Like a Peter Greenaway film every scene in this production resembles a beautifully composed painting. The lighting and set is predominantly red and gold, with simple but elegantly textured stage furniture and clever use of lighting styles and techniques, including some distinctly modern use of lighting and texture to convey a Venetian sense of mystery and tension. Lighting Designer Alastair West creates mood perfect and highly detailed stage atmospheres.
The biography of Giacomo Casanova has some familiarity to all of us, his name having passed into common parlance as a man who loves well if not always wisely. Set against the religious and cultural conventions of his time this will never be a dull story, and this account based upon Ian Kelly’s biography does justice to a man who is one of the few who manage a reputation outliving their mortal life.
The fable of Casanova has been presented to us in many ways over the years – but does it work as a ballet? Many find ballet a difficult medium to consider as contemporary and relevant.

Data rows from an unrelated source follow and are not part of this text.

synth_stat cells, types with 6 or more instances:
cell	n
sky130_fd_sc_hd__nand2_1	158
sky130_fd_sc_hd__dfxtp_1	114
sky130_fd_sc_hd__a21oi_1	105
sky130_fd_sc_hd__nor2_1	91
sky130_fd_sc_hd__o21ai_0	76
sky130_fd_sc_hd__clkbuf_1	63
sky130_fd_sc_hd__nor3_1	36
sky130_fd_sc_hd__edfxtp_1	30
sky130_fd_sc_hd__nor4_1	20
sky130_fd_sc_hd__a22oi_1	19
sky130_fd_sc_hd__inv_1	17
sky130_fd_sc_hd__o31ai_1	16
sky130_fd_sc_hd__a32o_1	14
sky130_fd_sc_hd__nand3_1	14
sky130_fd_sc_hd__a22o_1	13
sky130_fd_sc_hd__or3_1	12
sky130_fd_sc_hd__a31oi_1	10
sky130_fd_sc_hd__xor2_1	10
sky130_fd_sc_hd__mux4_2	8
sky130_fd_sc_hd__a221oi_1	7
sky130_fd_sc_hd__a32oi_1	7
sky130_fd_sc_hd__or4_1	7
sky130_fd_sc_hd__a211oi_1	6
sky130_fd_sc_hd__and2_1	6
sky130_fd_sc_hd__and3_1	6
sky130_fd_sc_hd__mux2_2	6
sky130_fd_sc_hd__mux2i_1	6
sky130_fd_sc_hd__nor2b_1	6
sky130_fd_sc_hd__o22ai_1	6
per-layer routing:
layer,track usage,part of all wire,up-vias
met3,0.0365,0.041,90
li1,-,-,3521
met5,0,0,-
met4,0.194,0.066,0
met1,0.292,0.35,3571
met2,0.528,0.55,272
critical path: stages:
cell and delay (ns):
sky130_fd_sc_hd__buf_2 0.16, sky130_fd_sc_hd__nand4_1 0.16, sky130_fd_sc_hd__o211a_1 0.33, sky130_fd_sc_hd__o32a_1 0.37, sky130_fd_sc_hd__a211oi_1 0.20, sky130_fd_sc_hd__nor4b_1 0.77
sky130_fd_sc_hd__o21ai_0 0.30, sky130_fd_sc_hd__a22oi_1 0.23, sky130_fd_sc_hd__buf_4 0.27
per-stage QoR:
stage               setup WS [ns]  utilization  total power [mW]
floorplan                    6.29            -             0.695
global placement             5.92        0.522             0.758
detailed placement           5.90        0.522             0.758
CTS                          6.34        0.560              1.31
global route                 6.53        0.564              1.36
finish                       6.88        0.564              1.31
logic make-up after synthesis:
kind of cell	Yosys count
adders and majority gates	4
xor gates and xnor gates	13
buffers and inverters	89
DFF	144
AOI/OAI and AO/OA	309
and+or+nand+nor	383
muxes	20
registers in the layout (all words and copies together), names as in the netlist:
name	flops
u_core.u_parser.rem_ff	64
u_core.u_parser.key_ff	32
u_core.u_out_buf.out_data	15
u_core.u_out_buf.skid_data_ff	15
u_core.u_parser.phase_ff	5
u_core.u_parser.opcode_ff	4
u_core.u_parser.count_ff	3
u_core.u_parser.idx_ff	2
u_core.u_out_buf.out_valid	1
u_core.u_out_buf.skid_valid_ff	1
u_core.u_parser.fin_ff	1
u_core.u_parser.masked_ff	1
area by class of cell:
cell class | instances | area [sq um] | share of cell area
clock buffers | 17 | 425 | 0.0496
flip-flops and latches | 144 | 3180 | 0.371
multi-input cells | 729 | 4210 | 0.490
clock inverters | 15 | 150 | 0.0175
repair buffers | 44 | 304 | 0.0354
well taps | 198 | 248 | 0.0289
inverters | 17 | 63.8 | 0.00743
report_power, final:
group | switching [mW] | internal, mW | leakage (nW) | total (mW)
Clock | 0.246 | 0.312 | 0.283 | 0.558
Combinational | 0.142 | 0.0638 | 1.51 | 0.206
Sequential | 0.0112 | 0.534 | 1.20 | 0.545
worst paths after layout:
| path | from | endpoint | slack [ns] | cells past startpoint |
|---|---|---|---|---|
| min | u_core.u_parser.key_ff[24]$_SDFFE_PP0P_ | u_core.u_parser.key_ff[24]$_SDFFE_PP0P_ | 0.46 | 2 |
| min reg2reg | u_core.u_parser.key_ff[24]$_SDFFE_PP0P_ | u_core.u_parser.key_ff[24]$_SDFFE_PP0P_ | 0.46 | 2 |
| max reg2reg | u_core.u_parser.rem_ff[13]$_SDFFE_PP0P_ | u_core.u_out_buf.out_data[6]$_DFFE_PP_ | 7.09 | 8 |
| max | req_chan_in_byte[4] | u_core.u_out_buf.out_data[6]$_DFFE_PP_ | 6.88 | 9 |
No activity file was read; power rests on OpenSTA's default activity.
===== config.mk =====
export PLATFORM = sky130hd
export DESIGN_NAME = pffl_ctrl
export DESIGN_NICKNAME = d
export VERILOG_FILES = /design/src/hdl/pffl_pkg.sv /design/src/hdl/pffl_ctrl.sv
export SDC_FILE = /design/constraint.sdc
export NUM_CORES = 1
export LEC_CHECK = 0
export BUFFER_PORTS_ARGS = -buffer_cell sky130_fd_sc_hd__buf_2
export CAP_MARGIN = 40
export CORE_AREA = 2 2 39 41
export DETAILED_ROUTE_END_ITERATION = 7
export DIE_AREA = 0 0 41 43
export HOLD_SLACK_MARGIN = 0.08
export PLACE_DENSITY = 0.34
export SLEW_MARGIN = 20
export SYNTH_ARGS = -nofsm -noshare
export SYNTH_HDL_FRONTEND = slang
export SYNTH_SLANG_ARGS = --single-unit

===== constraint.sdc =====
create_clock -name clk -period 1.3 [get_ports clk]
set_input_delay 0.065 -clock clk [delete_from_list [all_inputs] [get_ports clk]]
set_output_delay 0.065 -clock clk [all_outputs]
set_load 0.05 [all_outputs]
**src/hw/rtl/wavhp_pkg.sv**
```systemverilog
package wavhp_pkg;

    // stream item kinds (tuser)
    localparam logic [1:0] FUNC_DATA    = 2'd0;
    localparam logic [1:0] FUNC_RESTART = 2'd1;
    localparam logic [1:0] FUNC_EOF     = 2'd2;

    // parser phases
    localparam logic [2:0] PH_FILE  = 3'd0;
    localparam logic [2:0] PH_CHUNK = 3'd1;
    localparam logic [2:0] PH_FMT   = 3'd2;
    localparam logic [2:0] PH_SKIP  = 3'd3;
    localparam logic [2:0] PH_DONE  = 3'd4;

    // result status codes
    localparam logic [2:0] ST_OK        = 3'd0;
    localparam logic [2:0] ST_NOT_WAVE  = 3'd1;
    localparam logic [2:0] ST_TRUNC     = 3'd2;
    localparam logic [2:0] ST_BAD_SIZE  = 3'd3;
    localparam logic [2:0] ST_NOT_PCM   = 3'd4;
    localparam logic [2:0] ST_BAD_CHAN  = 3'd5;
    localparam logic [2:0] ST_BAD_BITS  = 3'd6;
    localparam logic [2:0] ST_BAD_RATE  = 3'd7;

    // config register indexes
    localparam logic CFG_MIN_RATE = 1'b0;
    localparam logic CFG_MAX_RATE = 1'b1;

    localparam logic [31:0] MIN_RATE_RST = 32'd1098;
    localparam logic [31:0] MAX_RATE_RST = 32'd48000;

    localparam logic [31:0] TAG_WAVE = 32'h4556_4157;
    localparam logic [31:0] TAG_FMT  = 32'h2074_6d66;
    localparam logic [31:0] TAG_DATA = 32'h6174_6164;
    localparam logic [31:0] FMT_MIN  = 32'd16;
    localparam logic [31:0] FMT_MAX  = 32'd100;

    localparam int RES_BITS  = 83;
    localparam int TDATA_OUT = 88;

    typedef struct packed {
        logic        we;
        logic        idx;
        logic [31:0] data;
    } t_cfg_wr;

    typedef struct packed {
        logic [31:0] data_length;
        logic [31:0] sample_rate;
        logic [7:0]  bits;
        logic [7:0]  channels;
        logic [2:0]  status;
    } t_result;

endpackage

```
**src/hw/rtl/wavhp_parse.sv**
```systemverilog
module wavhp_parse (
    input  logic               i_clk,
    input  logic               i_rst_n,
    input  wavhp_pkg::t_cfg_wr i_cfg,
    input  logic               i_accept,
    input  logic [1:0]         i_func,
    input  logic [7:0]         i_byte,
    output logic               o_res_valid,
    output wavhp_pkg::t_result o_res
);

    logic [31:0] r_min_rate, r_max_rate;
    logic [2:0]  r_phase, n_phase;
    logic [31:0] r_cnt, n_cnt;
    logic [63:0] r_shift, n_shift;
    logic [31:0] r_clen, n_clen;
    logic [7:0]  r_tag, n_tag;
    logic [7:0]  r_chan, n_chan;
    logic [7:0]  r_bits, n_bits;
    logic [31:0] r_rate, n_rate;

    logic [63:0] shift_in;
    logic [31:0] cnt_inc;
    logic [2:0]  res_status;
    logic [31:0] res_len;

    assign shift_in = {i_byte, r_shift[63:8]};
    assign cnt_inc  = r_cnt + 32'd1;

    always_comb begin
        n_phase     = r_phase;
        n_cnt       = r_cnt;
        n_shift     = r_shift;
        n_clen      = r_clen;
        n_tag       = r_tag;
        n_chan      = r_chan;
        n_bits      = r_bits;
        n_rate      = r_rate;
        o_res_valid = 1'b0;
        res_status  = wavhp_pkg::ST_OK;
        res_len     = 32'd0;
        if (i_accept) begin
            unique case (i_func)
                wavhp_pkg::FUNC_RESTART: begin
                    n_phase = wavhp_pkg::PH_FILE;
                    n_cnt   = 32'd0;
                    n_shift = 64'd0;
                    n_clen  = 32'd0;
                end
                wavhp_pkg::FUNC_EOF: begin
                    if (r_phase != wavhp_pkg::PH_DONE) begin
                        o_res_valid = 1'b1;
                        res_status  = wavhp_pkg::ST_TRUNC;
                        n_phase     = wavhp_pkg::PH_DONE;
                    end
                end
                wavhp_pkg::FUNC_DATA: begin
                    unique case (r_phase)
                        wavhp_pkg::PH_FILE: begin
                            n_shift = shift_in;
                            n_cnt   = cnt_inc;
                            if (cnt_inc == 32'd12) begin
                                if (shift_in[63:32] != wavhp_pkg::TAG_WAVE) begin
                                    o_res_valid = 1'b1;
                                    res_status  = wavhp_pkg::ST_NOT_WAVE;
                                    n_phase     = wavhp_pkg::PH_DONE;
                                end else begin
                                    n_phase = wavhp_pkg::PH_CHUNK;
                                    n_cnt   = 32'd0;
                                    n_shift = 64'd0;
                                end
                            end
                        end
                        wavhp_pkg::PH_CHUNK: begin
                            n_shift = shift_in;
                            n_cnt   = cnt_inc;
                            if (cnt_inc == 32'd8) begin
                                if (shift_in[31:0] == wavhp_pkg::TAG_DATA) begin
                                    o_res_valid = 1'b1;
                                    res_status  = wavhp_pkg::ST_OK;
                                    res_len     = shift_in[63:32];
                                    n_phase     = wavhp_pkg::PH_DONE;
                                end else begin
                                    n_cnt   = 32'd0;
                                    n_shift = 64'd0;
                                    n_clen  = shift_in[63:32];
                                    if (shift_in[31:0] == wavhp_pkg::TAG_FMT) begin
                                        if (shift_in[63:32] > wavhp_pkg::FMT_MAX ||
                                            shift_in[63:32] < wavhp_pkg::FMT_MIN) begin
                                            o_res_valid = 1'b1;
                                            res_status  = wavhp_pkg::ST_BAD_SIZE;
                                            n_phase     = wavhp_pkg::PH_DONE;
                                        end else begin
                                            n_phase = wavhp_pkg::PH_FMT;
                                        end
                                    end else if (shift_in[63:32] == 32'd0) begin
                                        n_phase = wavhp_pkg::PH_CHUNK;
                                    end else begin
                                        n_phase = wavhp_pkg::PH_SKIP;
                                    end
                                end
                            end
                        end
                        wavhp_pkg::PH_FMT: begin
                            // pick the body bytes that are checked later
                            unique case (r_cnt)
                                32'd0:   n_tag = i_byte;
                                32'd2:   n_shift[7:0]   = i_byte;
                                32'd14:  n_shift[15:8]  = i_byte;
                                32'd4:   n_shift[39:32] = i_byte;
                                32'd5:   n_shift[47:40] = i_byte;
                                32'd6:   n_shift[55:48] = i_byte;
                                32'd7:   n_shift[63:56] = i_byte;
                                default: ;
                            endcase
                            n_cnt = cnt_inc;
                            if (cnt_inc == r_clen) begin
                                // each field latches only once the one before passed
                                if (n_tag != 8'd1) begin
                                    o_res_valid = 1'b1;
                                    res_status  = wavhp_pkg::ST_NOT_PCM;
                                end else begin
                                    n_chan = n_shift[7:0];
                                    if (n_shift[7:0] != 8'd1 && n_shift[7:0] != 8'd2) begin
                                        o_res_valid = 1'b1;
                                        res_status  = wavhp_pkg::ST_BAD_CHAN;
                                    end else begin
                                        n_bits = n_shift[15:8];
                                        if (n_shift[15:8] != 8'd8 && n_shift[15:8] != 8'd16) begin
                                            o_res_valid = 1'b1;
                                            res_status  = wavhp_pkg::ST_BAD_BITS;
                                        end else begin
                                            n_rate = n_shift[63:32];
                                            if (n_shift[63:32] < r_min_rate ||
                                                n_shift[63:32] > r_max_rate) begin
                                                o_res_valid = 1'b1;
                                                res_status  = wavhp_pkg::ST_BAD_RATE;
                                            end
                                        end
                                    end
                                end
                                if (o_res_valid) begin
                                    n_phase = wavhp_pkg::PH_DONE;
                                end else begin
                                    n_phase = wavhp_pkg::PH_CHUNK;
                                    n_cnt   = 32'd0;
                                    n_shift = 64'd0;
                                end
                            end
                        end
                        wavhp_pkg::PH_SKIP: begin
                            n_cnt = cnt_inc;
                            if (cnt_inc == r_clen) begin
                                n_phase = wavhp_pkg::PH_CHUNK;
                                n_cnt   = 32'd0;
                                n_shift = 64'd0;
                            end
                        end
                        default: ;
                    endcase
                end
                default: ;
            endcase
        end
    end

    assign o_res.status      = res_status;
    assign o_res.channels    = n_chan;
    assign o_res.bits        = n_bits;
    assign o_res.sample_rate = n_rate;
    assign o_res.data_length = res_len;

    always_ff @(posedge i_clk) begin
        if (!i_rst_n) begin
            r_min_rate <= wavhp_pkg::MIN_RATE_RST;
            r_max_rate <= wavhp_pkg::MAX_RATE_RST;
            r_phase    <= wavhp_pkg::PH_FILE;
            r_cnt      <= 32'd0;
            r_shift    <= 64'd0;
            r_clen     <= 32'd0;
            r_tag      <= 8'd0;
            r_chan     <= 8'd0;
            r_bits     <= 8'd0;
            r_rate     <= 32'd0;
        end else begin
            if (i_cfg.we) begin
                unique case (i_cfg.idx)
                    wavhp_pkg::CFG_MIN_RATE: r_min_rate <= i_cfg.data;
                    wavhp_pkg::CFG_MAX_RATE: r_max_rate <= i_cfg.data;
                    default: ;
                endcase
            end
            r_phase <= n_phase;
            r_cnt   <= n_cnt;
            r_shift <= n_shift;
            r_clen  <= n_clen;
            r_tag   <= n_tag;
            r_chan  <= n_chan;
            r_bits  <= n_bits;
            r_rate  <= n_rate;
        end
    end

    a_res_needs_req: assert property (@(posedge i_clk) disable iff (!i_rst_n)
        o_res_valid |-> i_accept)
        else $error("result without accepted request");

    a_res_done: assert property (@(posedge i_clk) disable iff (!i_rst_n)
        o_res_valid |=> r_phase == wavhp_pkg::PH_DONE)
        else $error("parser not done after result");

    a_done_sticky: assert property (@(posedge i_clk) disable iff (!i_rst_n)
        (r_phase == wavhp_pkg::PH_DONE &&
         !(i_accept && i_func == wavhp_pkg::FUNC_RESTART))
        |=> r_phase == wavhp_pkg::PH_DONE)
        else $error("left done without restart");

    a_chunk_cnt: assert property (@(posedge i_clk) disable iff (!i_rst_n)
        r_phase == wavhp_pkg::PH_CHUNK |-> r_cnt < 32'd8)
        else $error("chunk header count overrun");

endmodule

```
**src/hw/rtl/wavhp_out.sv**
```systemverilog
module wavhp_out (
    input  logic                                 i_clk,
    input  logic                                 i_rst_n,
    input  logic                                 i_res_valid,
    input  wavhp_pkg::t_result                   i_res,
    output logic                                 o_space,
    output logic                                 o_m_tvalid,
    input  logic                                 i_m_tready,
    output logic [wavhp_pkg::TDATA_OUT-1:0]      o_m_tdata
);

    logic               r_valid, n_valid;
    wavhp_pkg::t_result r_res;

    // a new request may enter whenever the held result leaves this cycle
    assign o_space = !r_valid || i_m_tready;
    assign n_valid = (r_valid && !i_m_tready) || i_res_valid;

    always_ff @(posedge i_clk) begin
        if (!i_rst_n) begin
            r_valid <= 1'b0;
        end else begin
            r_valid <= n_valid;
        end
    end

    always_ff @(posedge i_clk) begin
        if (i_res_valid) begin
            r_res <= i_res;
        end
    end

    assign o_m_tvalid = r_valid;
    assign o_m_tdata  = {{(wavhp_pkg::TDATA_OUT - wavhp_pkg::RES_BITS){1'b0}}, r_res};

endmodule

```
**src/hw/rtl/wav_header_parser.sv**
```systemverilog
// WAV header parser, one file byte per request.
// Output: a result shows on m_axis_tvalid in the cycle after the request that ends parsing.
// Throughput: one request per cycle; s_axis_tready drops only while a result waits
// in the single output register and m_axis_tready is low.
// Reset: i_rst_n synchronous active low; parser returns to the file header, latched
// format fields clear, min_rate/max_rate return to 1098/48000.
module wav_header_parser (
    input  logic        i_clk,
    input  logic        i_rst_n,
    input  logic        i_cfg_we,
    input  logic        i_cfg_idx,
    input  logic [31:0] i_cfg_data,
    input  logic        s_axis_tvalid,
    output logic        s_axis_tready,
    input  logic [7:0]  s_axis_tdata,   // [7:0] data_byte
    input  logic [1:0]  s_axis_tuser,   // [1:0] func
    output logic        m_axis_tvalid,
    input  logic        m_axis_tready,
    // [2:0] status, [10:3] channels, [18:11] bits, [50:19] sample_rate,
    // [82:51] data_length, [87:83] zero
    output logic [wavhp_pkg::TDATA_OUT-1:0] m_axis_tdata
);

    wavhp_pkg::t_cfg_wr cfg;
    wavhp_pkg::t_result res;
    logic               res_valid;
    logic               space;
    logic               accept;

    assign cfg.we   = i_cfg_we;
    assign cfg.idx  = i_cfg_idx;
    assign cfg.data = i_cfg_data;

    assign s_axis_tready = space;
    assign accept        = s_axis_tvalid && space;

    wavhp_parse u_parse (
        .i_clk       (i_clk),
        .i_rst_n     (i_rst_n),
        .i_cfg       (cfg),
        .i_accept    (accept),
        .i_func      (s_axis_tuser),
        .i_byte      (s_axis_tdata),
        .o_res_valid (res_valid),
        .o_res       (res)
    );

    wavhp_out u_out (
        .i_clk       (i_clk),
        .i_rst_n     (i_rst_n),
        .i_res_valid (res_valid),
        .i_res       (res),
        .o_space     (space),
        .o_m_tvalid  (m_axis_tvalid),
        .i_m_tready  (m_axis_tready),
        .o_m_tdata   (m_axis_tdata)
    );

endmodule
```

Very pretty but not my cup of tea, not my thing, and so on, say friends.
Well get you down to the Theatre Royal and look at just what the Northern Ballet team can do. The skill, strength, grace and beauty of classical ballet are all there, but so much more as well. The muscular, physical and often sexually charged language of the best of modern dance makes this the most complex and powerful ballet that I have seen.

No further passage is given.